Contextualizing 3D molecular structures of proteins using existing structure-based models is limited by the scarcity of structures captured in context-specific conformations. We show via demonstrative case studies that PINNACLE’s contextualized protein representations can improve structure-based predictions of binding (and non-binding) proteins (Figure 4a). For two immuno-oncological protein interactors, PD-1/PD-L1 and CTLA-4/B7-1, we generate embeddings of each protein using a state-of-the-art structure-based model, MaSIF. We aggregate these structure-based embeddings with a corresponding genomic-based context-free or contextualized protein embedding (i.e., from PINNACLE). By calculating a binding score (i.e., cosine similarity between a pair of protein embeddings), we find that contextualized embeddings enable better differentiation between binding and non-binding proteins (Figure 4b). This zero-shot analysis of contextualizing 3D structure-based representations exemplifies the potential of contextual learning to improve the modeling of molecular structures across biological contexts.

Nominating therapeutic targets with cell type resolution holds the promise of maximizing the efficacy and safety of a candidate drug. However, it is not possible with current models to systematically predict cell type specific therapeutic potential across all proteins and cell type contexts. By finetuning PINNACLE’s contextualized protein representations, we demonstrate that PINNACLE outperforms state-of-the-art, yet context-free, models in nominating therapeutic targets for rheumatoid arthritis (RA) and inflammatory bowel diseases (IBD). We can pinpoint cell type contexts with higher predictive capability than context-free models (Figure 5a). In collaboration with RA and IBD clinical experts, we find that the most predictive cell types are indeed relevant to RA and IBD. Further, examining predictions of individual proteins across cell types allows us to interrogate each candidate target’s therapeutic potential in each cell type context.

Outlook

PINNACLE is a contextual AI model for representing proteins with cell type resolution. While we demonstrate PINNACLE’s capabilities through cell type specific protein interaction networks, the model can easily be re-trained on any protein network. Our study focuses on single-cell transcriptomic data of healthy individuals, but we expect that training disease-specific PINNACLE models can enable even more accurate predictions of candidate therapeutic targets across cell type contexts. PINNACLE’s ability to adjust its outputs based on the context in which it operates paves the way for large-scale context-specific predictions in biology. 
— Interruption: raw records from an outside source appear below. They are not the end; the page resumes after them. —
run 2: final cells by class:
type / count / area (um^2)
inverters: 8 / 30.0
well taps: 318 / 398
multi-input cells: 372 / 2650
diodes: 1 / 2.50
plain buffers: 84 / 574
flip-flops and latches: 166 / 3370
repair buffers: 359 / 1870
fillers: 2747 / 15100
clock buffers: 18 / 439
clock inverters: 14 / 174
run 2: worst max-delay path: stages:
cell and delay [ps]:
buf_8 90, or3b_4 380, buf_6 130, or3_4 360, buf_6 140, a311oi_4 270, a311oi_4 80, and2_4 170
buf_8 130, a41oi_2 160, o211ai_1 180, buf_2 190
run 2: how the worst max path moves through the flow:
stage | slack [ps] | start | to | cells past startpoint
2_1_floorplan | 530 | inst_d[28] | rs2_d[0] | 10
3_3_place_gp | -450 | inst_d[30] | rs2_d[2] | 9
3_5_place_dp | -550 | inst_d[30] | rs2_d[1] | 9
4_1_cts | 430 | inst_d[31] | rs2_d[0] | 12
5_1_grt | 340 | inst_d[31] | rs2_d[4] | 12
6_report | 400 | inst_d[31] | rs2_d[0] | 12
==> config.mk <==
export PLATFORM = sky130hd
export DESIGN_NAME = label_gen
export DESIGN_NICKNAME = d
export VERILOG_FILES = /design/src/hdl/label_gen.sv
export VERILOG_INCLUDE_DIRS = /design/src /design/src/hdl
export SDC_FILE = /design/constraint.sdc
export NUM_CORES = 1
export LEC_CHECK = 0
export BUFFER_PORTS_ARGS = -buffer_cell sky130_fd_sc_hd__buf_4
export CAP_MARGIN = 20
export CORE_UTILIZATION = 57
export CTS_CLUSTER_DIAMETER = 100
export DETAILED_ROUTE_END_ITERATION = 8
export MAX_ROUTING_LAYER = met4
export PLACE_DENSITY_LB_ADDON = 0.25
export REMOVE_ABC_BUFFERS = 1
export SLEW_MARGIN = 5
export SYNTH_ARGS = -nofsm -noshare
export SYNTH_HDL_FRONTEND = slang
export SYNTH_SLANG_ARGS = --single-unit
export TNS_END_PERCENT = 5
==> constraint.sdc <==
create_clock -name clk -period 2.28 [get_ports clk]
set_input_delay 0.456 -clock clk [delete_from_list [all_inputs] [get_ports clk]]
set_output_delay 0.456 -clock clk [all_outputs]
set_load 0.01 [all_outputs]
==> src/hdl/gc_defines.svh <==
// Garbling core parameters
`ifndef GC_DEFINES_SVH
`define GC_DEFINES_SVH

`define GC_LABEL_W        32
`define GC_IDX_W          6
`define GC_MAX_INPUTS     64
`define GC_MAX_GATES      64

// APB map, byte addresses
`define GC_APB_ADDR_W     12
`define GC_WORD_W         32
`define GC_ADDR_SIZES     12'h000
`define GC_ADDR_GATE_BASE 12'h100

`define GC_LFSR_SEED      32'h1D87_2B41
`define GC_LFSR_POLY      32'h8020_0003  // Taps 32, 22, 2, 1

`endif

==> src/hdl/label_gen.sv <==
// Pseudo-random label source
`timescale 1ns/1ps
`default_nettype none
`include "gc_defines.svh"

module label_gen (
	input  logic                   clk,
	input  logic                   rst,
	input  logic                   en,
	output logic [`GC_LABEL_W-1:0] label
);
	logic [`GC_LABEL_W-1:0] lfsr_q;

	// Galois step, shift right and fold the dropped bit back through the taps
	assign label = {1'b0, lfsr_q[`GC_LABEL_W-1:1]} ^
		({`GC_LABEL_W{lfsr_q[0]}} & `GC_LFSR_POLY);

	always_ff @(posedge clk or posedge rst) begin
		if (rst)
			lfsr_q <= `GC_LFSR_SEED;
		else if (en)
			lfsr_q <= label;  // Label shown this cycle becomes the new state
	end
endmodule

`default_nettype wire

---- Word-level counts from Yosys, hierarchy flattened ----
Index checks and enable logic that the tools add are counted.
cells by class
  bitwise gates (word level) .............. 1
operators by type and width
  cell                           count
  bitwise XOR 31 x 32 -> 32 bit  1
storage, ports and cells
  flip-flop bits (word level) ............. 32
  bits of input ports ..................... 3
  output and inout port bits .............. 32
  logic and storage cells ................. 2

---- Longest topological paths before layout ----
  depth in word-level cells ............... 1
  depth in mapped cells ................... 4
  depth with buffers taken out ............ 2

---- Worst setup path before layout ----
OpenSTA, ideal clock, no wires.
  kind .................................... register to output
  start point ............................. register lfsr_q[0]
  end point ............................... output port label[21]
  data arrival time ....................... 0.887 ns
  required time ........................... 1.824 ns
  slack ................................... 0.937 ns
  cell stages (with the launch flop) ...... 3
  buffers on the path ..................... 1
  cells stage by stage .................... dfstp_2 > buf_6 > xor2_1
on the way
  word-level cells in the longest chain between the ends .. 1
ends and longest elaborated chain
  element                        RTL line         text
  from (decl)                    label_gen.sv:12  logic [`GC_LABEL_W-1:0] lfsr_q;
  from (signal assigned)         label_gen.sv:20  lfsr_q <= `GC_LFSR_SEED;
  from (signal assigned)         label_gen.sv:22  lfsr_q <= label;
  bitwise XOR 31 x 32 -> 32 bit  label_gen.sv:15  assign label = {1'b0, lfsr_q[`GC_LABEL_W-1:1]} ^
  to (decl)                      label_gen.sv:10  output logic [`GC_LABEL_W-1:0] label
No other way between the ends.

---- Worst setup path in the final report ----
Same ends and word-level chain as after synthesis.

==> results.json <==
{
  "hold_buffers": 0,
  "tns_ns": 0,
  "first_pass_iters": 5,
  "internal_power_uw": 728,
  "fin_hold_ws_ns": 0.189,
  "regMostFlops": "lfsr_q",
  "syn_area_um2": 1620,
  "setup_viol": 0,
  "p_per_area_nw_per_um2": 562,
  "grt_pass1_vias": 728,
  "antenna_left": 0,
  "design_area_um2": 1680,
  "htree_levels": 2,
  "maxSlewViolCount": 0,
  "synth.avg_cell_area_um2": 15.7,
  "grt_overflow": 0,
  "detailed_place_hpwl_um": 1330,
  "status": "complete, no violations",
  "cts_root_buf": "clkbuf_4",
  "total_leakage_power_uw": 0.000897,
  "cts_setup_buffers": 0,
  "die_h_um": 55.3,
  "synth_xor_xnor_area_share_pct": 2.16,
  "fin_ws_ns": 0.478,
  "viasPerCell": 5.11,
  "startpoint": "lfsr_q[0]$_DFFE_PP1P_",
  "hold_path.class": "in -> async",
  "die_w_um": 55.3,
  "core_area_um2": 2590,
  "rsz0062_at_grt": "no",
  "muxShareOfSynthArea_pct": 28.3,
  "vias": 726,
  "clkSinkCount": 32,
  "clock_skew_ns": 0.00942,
  "cts_resized": 0,
  "grt_max_degree": 33,
  "finalPower_uw": 944,
  "power_frac_seq_pct": 60.2,
  "grt_use_total_pct": 16.0,
  "drc": 0,
  "r2r-start": "lfsr_q[0]$_DFFE_PP1P_",
  "cts_buffers": 5,
  "netlist_instances": 103,
  "critPathCaptureType": "output port",
  "n_antenna_cell": 0,
  "ys_ff_latch": 32,
  "cts_tree": "built",
  "fmax_mhz": 555,
  "p_sw_share_pct": 22.8,
  "antenna_found_initial": 0,
  "drt-initial-drc-count": 10,
  "multi_input_area_um2": 497,
  "rows": 18,
  "initial_core_util_pct": 62.5,
  "io_pins": 35,
  "cap_violations": 0,
  "crit_type": "reg -> out",
  "synthAdderAreaFrac_pct": 0,
  "cp.arrival_ns": 1.35,
  "synth-compound-area-share_pct": 0,
  "path_max_fanout": 6,
  "syn_to_final_growth_pct": 3.79,
  "detail_route.wl_per_cell_um": 14.9,
  "io_buffers": 34,
  "synth_cell_types": 11,
  "largest_register_ffs": 32,
  "p_sw_uw": 216,
  "period_minus_slack_ns": 1.80,
  "dpl-instance-area_um2": 1620,
  "reg_top3": "lfsr_q: 32 flops",
  "yosysWarnings": 0,
  "startpoint_type": "register",
  "register_area_um2": 818,
  "n_fill_cell": 199,
  "hold_viol": 0,
  "clk_latency_ns": 0.33,
  "min_period_over_period_pct": 79.1,
  "place_ws_ns": 0.834,
  "clkSlewWorstSetupHoldPaths_ns": 0.10,
  "drive_gt1_share_pct": 78.6,
  "routed_wl_um": 2120,
  "place.gp.congestion": 0.669,
  "cp.required_ns": 1.82,
  "grt_first_pass_wirelength_um": 3540,
  "tightest_slew_ns": 0.548,
  "pwr-share-clk_pct": 35.8,
  "die_area_um2": 3060,
  "synth-simple-area-share_pct": 0.232,
  "final_nets": 114,
  "synth_top_family_by_area": "multiplexers",
  "cts_buffer_depth": 2,
  "power_frac_comb_pct": 4.0,
  "ir_drop_v": 0.000426,
  "synth_seq_area_share_pct": 50.5,
  "maxSlewHeadroom_pct": 63.5
}
==> power by group through the flow <==
stage | logic (uW) | registers [uW] | clock network [uW]
after global placement | 38.1 | 579 | 0
after detailed placement | 39.0 | 579 | 0
after global routing | 41.4 | 569 | 382
after floorplan | 17.8 | 579 | 0
after CTS | 39.3 | 569 | 357
final | 37.7 | 569 | 337
==> cells in the mapped netlist <==
| library cell | instances | share of area (%) |
|---|---|---|
| dfrtp_1 | 18 | 28 |
| nand2_1 | 1 | 0.23 |
| inv_1 | 1 | 0.23 |
| xnor2_1 | 1 | 0.54 |
| dfstp_2 | 14 | 23 |
| buf_6 | 2 | 1.4 |
| buf_4 | 29 | 13 |
| mux2_2 | 2 | 1.4 |
| buf_12 | 3 | 3.7 |
| xor2_1 | 3 | 1.6 |
| mux2_4 | 29 | 27 |
==> worst max-delay path, stage by stage, from the launching register on <==
cell,delay (ns)
dfstp_2,0.63
xor2_1,0.23
buf_4,0.16
==> cell type report <==
cell class              instances  share of cell area [%]
flip-flops and latches         32                    48.7
multi-input cells              36                    29.6
repair buffers                 35                    15.6
clock buffers                   6                    3.05
well taps                      30                    2.23
clock inverters                 2                   0.596
inverters                       1                   0.223
==> final timing paths <==
check                                          to  slack, ns  cells past startpoint
min                        lfsr_q[10]$_DFFE_PP0P_       0.19                      3
min in group clk           lfsr_q[22]$_DFFE_PP0P_       0.54                      1
min reg2reg                lfsr_q[22]$_DFFE_PP0P_       0.54                      1
max                                     label[21]       0.48                      2
max reg2reg                lfsr_q[21]$_DFFE_PP0P_       1.16                      2
max in group asynchronous   lfsr_q[6]$_DFFE_PP1P_       1.76                      3
==> layer usage <==
metal | wire length (um) | share of wire, % | GRT usage (%)
met2 | 982 | 46 | 21.9
met4 | 23 | 1.1 | 8.57
met1 | 985 | 47 | 19.8
met3 | 124 | 5.9 | 7.26
met5 | 0 | 0 | -
==> cells by family (layout without fill, tap and decap cells) <==
family                    after synthesis  in the layout
DFF                                    32             32
muxes                                  31             31
and+or+nand+nor                         1              1
buffers and inverters                  35             44
xor gates and xnor gates                4              4
==> through the flow <==
stage	util, %	instances
2_1_floorplan	-	69
3_3_place_gp	62.5	134
3_5_place_dp	62.5	134
4_1_cts	64.9	142
5_1_grt	64.9	142
6_report	64.9	142
==> cell usage in the layout, fill, tap and decap left out <==
cell type  instances
xor2_1             3
xnor2_1            1
buf_4             35
mux2_4            29
nand2_1            1
dfrtp_1           18
clkinv_2           2
mux2_2             2
clkbuf_4           5
inv_1              1
clkbuf_8           1
dfstp_2           14
No activity file was read; power rests on OpenSTA's default activity.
PINNACLE exemplifies the potential of contextual AI to mimic distinctly human behavior, operating within specific contexts. As humans, we naturally consider and utilize context without conscious effort in our daily interactions and decision-making processes. For instance, we adjust our language, tone, and actions based on the environment and the people we interact with. This inherent ability to dynamically adapt to varying contexts is a cornerstone of human intelligence. In contrast, many current biomedical AI models often lack this contextual adaptability. They tend to operate in a static manner, applying the same logic and patterns regardless of differing biological environments. This limitation can hinder their effectiveness and accuracy in biological systems where context plays a crucial role.

By integrating contextual awareness, models such as PINNACLE can transform biomedical AI. We envision that context-aware models will dynamically adjust their outputs based on the specific cellular environments they encounter, leading to more accurate and relevant predictions and insights. This advancement enhances the functionality of AI models in biology and brings them a step closer to emulating the nuanced and adaptable nature of human thought processes.